PROBLEM REQUIREMENTS | Report each line of the data that has "nextPort" somewhere in it.

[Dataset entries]
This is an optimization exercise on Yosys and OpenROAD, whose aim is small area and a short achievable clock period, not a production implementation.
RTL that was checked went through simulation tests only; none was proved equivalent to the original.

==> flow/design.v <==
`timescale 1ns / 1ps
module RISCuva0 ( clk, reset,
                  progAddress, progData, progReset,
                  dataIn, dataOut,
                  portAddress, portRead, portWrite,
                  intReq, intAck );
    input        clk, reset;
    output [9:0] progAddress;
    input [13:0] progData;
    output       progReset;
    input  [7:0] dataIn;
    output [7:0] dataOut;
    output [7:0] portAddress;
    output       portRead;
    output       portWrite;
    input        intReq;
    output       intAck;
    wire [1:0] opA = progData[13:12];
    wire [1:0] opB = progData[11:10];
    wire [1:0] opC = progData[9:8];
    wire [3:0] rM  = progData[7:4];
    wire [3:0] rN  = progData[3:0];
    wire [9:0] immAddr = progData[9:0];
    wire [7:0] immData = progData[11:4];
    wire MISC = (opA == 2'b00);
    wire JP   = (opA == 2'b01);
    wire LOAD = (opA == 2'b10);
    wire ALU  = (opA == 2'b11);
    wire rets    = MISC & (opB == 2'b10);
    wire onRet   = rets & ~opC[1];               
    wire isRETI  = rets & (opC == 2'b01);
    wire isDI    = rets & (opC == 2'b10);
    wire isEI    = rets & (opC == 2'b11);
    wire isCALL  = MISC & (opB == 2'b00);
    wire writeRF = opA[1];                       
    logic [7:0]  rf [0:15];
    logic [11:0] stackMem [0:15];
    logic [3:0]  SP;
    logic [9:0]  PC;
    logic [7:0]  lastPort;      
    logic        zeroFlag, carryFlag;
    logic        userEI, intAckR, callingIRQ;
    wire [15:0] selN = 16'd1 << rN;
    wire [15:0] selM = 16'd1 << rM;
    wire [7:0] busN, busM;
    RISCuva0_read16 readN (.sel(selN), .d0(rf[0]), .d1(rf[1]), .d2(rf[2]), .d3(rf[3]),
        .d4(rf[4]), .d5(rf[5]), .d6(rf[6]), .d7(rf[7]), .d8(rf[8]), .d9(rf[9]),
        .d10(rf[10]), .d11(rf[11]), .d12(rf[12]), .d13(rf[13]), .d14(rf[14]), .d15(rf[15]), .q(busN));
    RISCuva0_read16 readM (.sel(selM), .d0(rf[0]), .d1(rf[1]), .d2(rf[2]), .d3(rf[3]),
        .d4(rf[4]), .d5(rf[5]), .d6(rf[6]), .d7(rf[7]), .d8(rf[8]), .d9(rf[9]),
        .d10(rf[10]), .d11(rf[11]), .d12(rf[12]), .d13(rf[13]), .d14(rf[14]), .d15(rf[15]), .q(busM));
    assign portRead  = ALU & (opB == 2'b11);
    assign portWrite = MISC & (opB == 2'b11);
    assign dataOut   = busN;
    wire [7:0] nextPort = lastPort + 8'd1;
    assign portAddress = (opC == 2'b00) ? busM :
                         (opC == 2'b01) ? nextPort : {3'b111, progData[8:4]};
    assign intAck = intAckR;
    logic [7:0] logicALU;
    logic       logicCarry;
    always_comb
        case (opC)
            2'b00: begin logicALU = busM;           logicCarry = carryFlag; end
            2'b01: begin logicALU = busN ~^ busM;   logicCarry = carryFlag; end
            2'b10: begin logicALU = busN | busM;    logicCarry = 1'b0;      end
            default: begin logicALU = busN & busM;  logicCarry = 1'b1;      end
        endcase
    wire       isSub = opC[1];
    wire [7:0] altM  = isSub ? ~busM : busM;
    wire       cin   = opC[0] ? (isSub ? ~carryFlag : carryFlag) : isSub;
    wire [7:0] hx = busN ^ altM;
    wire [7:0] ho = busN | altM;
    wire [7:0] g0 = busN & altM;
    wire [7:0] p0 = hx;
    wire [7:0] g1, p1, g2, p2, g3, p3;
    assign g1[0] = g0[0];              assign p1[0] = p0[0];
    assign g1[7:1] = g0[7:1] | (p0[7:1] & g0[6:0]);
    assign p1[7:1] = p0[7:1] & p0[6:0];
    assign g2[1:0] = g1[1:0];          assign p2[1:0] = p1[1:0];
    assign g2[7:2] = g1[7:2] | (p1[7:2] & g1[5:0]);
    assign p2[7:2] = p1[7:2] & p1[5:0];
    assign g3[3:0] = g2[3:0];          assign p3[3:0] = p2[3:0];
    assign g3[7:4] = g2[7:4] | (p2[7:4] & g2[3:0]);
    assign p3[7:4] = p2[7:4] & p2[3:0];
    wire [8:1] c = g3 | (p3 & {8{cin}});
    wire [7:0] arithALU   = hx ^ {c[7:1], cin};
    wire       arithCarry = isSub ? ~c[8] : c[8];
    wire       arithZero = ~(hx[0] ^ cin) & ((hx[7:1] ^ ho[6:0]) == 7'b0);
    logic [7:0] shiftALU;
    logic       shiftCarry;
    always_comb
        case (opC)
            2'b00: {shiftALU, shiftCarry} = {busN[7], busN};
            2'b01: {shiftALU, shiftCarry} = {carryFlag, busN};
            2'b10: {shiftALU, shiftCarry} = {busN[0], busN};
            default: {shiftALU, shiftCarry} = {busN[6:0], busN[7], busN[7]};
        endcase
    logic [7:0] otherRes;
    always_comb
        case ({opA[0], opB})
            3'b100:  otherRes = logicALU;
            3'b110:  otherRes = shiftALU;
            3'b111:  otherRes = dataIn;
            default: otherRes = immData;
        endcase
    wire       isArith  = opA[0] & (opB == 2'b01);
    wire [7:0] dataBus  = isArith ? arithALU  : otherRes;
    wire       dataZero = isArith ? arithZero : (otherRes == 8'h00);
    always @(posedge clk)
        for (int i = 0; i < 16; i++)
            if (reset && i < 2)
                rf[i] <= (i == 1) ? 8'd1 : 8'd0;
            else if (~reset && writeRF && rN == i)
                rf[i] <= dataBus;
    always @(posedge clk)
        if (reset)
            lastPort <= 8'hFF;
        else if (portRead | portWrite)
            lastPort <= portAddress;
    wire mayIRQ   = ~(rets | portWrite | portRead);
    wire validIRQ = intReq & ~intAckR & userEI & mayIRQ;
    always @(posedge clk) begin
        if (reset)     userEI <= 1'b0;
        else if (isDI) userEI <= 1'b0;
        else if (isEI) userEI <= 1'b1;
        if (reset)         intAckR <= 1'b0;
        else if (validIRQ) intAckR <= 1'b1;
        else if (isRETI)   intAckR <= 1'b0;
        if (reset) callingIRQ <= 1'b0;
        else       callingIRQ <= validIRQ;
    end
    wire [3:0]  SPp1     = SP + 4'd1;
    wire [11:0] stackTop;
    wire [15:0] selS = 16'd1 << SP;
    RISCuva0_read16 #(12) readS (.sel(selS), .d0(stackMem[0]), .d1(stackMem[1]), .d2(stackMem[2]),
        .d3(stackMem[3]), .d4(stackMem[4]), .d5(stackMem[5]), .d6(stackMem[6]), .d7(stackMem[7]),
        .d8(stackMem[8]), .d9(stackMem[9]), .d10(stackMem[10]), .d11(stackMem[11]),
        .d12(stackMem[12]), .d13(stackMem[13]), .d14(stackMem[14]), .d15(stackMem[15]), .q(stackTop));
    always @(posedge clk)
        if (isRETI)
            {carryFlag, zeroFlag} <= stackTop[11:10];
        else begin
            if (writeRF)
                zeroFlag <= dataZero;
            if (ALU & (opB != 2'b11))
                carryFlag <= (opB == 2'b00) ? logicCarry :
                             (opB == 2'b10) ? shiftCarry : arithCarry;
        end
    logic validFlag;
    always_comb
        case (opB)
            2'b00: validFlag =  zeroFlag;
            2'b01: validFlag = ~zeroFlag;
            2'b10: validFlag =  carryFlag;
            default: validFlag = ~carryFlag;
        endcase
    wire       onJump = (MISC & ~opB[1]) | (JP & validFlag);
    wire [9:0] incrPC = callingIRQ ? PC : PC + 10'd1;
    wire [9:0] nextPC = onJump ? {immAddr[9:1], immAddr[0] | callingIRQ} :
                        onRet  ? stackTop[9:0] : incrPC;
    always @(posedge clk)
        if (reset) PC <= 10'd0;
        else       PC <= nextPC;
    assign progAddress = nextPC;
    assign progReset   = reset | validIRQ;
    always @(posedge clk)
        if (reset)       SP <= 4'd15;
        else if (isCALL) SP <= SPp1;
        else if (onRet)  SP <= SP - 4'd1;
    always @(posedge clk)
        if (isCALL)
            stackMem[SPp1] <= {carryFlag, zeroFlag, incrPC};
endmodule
==
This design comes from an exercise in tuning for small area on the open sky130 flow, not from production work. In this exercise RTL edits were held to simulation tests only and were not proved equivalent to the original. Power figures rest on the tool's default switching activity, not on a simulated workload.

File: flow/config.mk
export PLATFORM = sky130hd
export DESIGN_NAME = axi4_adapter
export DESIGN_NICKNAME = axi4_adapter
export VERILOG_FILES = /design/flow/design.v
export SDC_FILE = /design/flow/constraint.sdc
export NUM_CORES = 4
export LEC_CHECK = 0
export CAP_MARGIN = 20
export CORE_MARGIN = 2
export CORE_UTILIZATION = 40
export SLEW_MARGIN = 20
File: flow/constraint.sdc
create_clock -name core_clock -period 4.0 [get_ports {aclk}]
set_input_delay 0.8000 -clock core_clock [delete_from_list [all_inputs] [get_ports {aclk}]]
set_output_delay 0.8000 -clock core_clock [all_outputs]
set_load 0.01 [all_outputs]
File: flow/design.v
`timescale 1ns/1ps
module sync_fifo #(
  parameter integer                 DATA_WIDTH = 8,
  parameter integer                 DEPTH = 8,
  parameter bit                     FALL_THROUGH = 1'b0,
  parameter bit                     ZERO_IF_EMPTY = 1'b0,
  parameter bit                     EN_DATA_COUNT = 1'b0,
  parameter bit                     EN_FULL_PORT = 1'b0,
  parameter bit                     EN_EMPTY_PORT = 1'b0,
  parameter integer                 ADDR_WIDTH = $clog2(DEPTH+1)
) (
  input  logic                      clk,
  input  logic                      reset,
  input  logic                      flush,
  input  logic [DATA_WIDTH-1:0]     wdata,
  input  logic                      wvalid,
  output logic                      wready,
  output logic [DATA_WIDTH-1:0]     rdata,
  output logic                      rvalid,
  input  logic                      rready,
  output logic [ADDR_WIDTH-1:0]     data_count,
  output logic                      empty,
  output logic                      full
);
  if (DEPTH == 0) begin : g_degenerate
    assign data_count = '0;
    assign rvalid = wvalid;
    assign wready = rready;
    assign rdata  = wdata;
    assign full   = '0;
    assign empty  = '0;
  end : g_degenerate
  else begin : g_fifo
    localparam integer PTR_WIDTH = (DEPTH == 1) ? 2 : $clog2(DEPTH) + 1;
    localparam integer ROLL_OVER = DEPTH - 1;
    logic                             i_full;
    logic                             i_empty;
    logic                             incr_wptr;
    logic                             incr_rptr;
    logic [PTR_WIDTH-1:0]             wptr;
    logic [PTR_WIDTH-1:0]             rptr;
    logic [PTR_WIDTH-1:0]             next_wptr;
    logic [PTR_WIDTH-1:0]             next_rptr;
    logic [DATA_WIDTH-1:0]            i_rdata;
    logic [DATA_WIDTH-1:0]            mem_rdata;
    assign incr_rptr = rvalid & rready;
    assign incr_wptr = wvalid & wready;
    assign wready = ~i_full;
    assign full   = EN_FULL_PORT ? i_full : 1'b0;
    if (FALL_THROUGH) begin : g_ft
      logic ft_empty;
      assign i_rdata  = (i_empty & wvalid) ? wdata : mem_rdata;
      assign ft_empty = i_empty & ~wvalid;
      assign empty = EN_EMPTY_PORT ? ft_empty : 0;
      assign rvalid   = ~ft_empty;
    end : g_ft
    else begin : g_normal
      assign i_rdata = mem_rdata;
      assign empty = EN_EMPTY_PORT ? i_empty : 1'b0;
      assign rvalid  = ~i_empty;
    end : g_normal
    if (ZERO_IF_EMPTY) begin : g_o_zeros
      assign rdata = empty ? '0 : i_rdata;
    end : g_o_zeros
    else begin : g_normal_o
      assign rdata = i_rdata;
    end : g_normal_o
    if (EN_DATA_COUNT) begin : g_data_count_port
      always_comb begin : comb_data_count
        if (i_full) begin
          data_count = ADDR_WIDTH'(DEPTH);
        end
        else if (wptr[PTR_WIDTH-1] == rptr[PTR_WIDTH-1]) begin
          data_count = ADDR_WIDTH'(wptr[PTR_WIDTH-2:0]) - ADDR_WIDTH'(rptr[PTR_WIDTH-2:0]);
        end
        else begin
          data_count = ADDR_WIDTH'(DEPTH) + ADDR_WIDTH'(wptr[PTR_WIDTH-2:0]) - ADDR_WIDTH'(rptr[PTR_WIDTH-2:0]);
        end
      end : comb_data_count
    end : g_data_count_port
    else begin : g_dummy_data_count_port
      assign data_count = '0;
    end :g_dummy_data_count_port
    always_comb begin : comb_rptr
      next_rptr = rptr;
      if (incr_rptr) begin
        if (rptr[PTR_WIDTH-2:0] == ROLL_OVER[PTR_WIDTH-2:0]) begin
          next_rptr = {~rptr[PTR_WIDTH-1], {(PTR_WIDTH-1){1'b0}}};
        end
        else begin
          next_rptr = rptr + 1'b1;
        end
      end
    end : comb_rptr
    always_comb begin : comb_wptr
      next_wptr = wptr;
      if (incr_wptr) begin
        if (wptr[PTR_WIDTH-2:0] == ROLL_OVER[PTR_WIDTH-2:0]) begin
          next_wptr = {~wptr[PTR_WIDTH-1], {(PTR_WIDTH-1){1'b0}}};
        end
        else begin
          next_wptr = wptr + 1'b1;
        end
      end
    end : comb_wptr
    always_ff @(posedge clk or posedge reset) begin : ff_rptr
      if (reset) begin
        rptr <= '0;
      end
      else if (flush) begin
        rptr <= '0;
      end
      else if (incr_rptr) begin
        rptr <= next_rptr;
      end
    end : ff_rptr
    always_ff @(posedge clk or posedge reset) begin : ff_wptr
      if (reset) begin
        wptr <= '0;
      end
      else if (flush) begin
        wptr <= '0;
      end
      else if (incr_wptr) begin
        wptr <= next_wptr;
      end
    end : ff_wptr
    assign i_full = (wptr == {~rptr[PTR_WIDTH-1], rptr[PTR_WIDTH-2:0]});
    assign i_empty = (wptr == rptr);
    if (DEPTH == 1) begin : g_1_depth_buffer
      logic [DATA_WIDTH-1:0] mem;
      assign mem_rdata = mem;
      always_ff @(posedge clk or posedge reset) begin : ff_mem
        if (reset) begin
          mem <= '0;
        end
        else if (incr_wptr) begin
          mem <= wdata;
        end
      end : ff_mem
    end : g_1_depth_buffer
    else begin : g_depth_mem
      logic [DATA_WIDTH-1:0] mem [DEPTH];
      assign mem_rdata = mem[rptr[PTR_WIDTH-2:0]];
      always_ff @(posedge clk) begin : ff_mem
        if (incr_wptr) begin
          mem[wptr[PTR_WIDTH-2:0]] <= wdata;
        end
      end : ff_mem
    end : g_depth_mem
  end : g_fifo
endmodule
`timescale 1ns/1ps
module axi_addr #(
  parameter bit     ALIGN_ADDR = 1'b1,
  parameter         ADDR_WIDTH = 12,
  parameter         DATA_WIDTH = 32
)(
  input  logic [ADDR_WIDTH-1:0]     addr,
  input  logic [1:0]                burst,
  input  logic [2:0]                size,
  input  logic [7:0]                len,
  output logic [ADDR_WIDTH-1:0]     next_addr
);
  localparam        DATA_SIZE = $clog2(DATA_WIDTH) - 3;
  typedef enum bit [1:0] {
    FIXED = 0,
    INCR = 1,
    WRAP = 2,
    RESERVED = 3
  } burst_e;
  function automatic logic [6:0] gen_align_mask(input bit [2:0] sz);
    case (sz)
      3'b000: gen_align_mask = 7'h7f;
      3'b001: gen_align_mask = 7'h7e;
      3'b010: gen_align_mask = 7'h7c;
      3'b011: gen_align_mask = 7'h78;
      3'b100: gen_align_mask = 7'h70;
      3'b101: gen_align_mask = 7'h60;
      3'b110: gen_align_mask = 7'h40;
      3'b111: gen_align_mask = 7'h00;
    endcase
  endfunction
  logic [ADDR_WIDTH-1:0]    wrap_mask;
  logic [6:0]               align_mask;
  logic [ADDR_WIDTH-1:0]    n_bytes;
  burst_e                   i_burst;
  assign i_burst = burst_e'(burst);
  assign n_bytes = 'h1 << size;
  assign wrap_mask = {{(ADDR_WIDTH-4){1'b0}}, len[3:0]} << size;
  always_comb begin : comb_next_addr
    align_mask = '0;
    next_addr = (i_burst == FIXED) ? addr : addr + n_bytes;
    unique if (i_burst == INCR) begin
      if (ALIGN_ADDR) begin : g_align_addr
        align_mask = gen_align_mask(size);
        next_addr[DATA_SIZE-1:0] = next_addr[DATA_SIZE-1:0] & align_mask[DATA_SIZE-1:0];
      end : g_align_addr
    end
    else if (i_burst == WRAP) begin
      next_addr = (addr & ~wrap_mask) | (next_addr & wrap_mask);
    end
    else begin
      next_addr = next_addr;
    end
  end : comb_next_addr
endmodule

RESULT |
    wire [7:0] nextPort = lastPort + 8'd1;
                         (opC == 2'b01) ? nextPort : {3'b111, progData[8:4]};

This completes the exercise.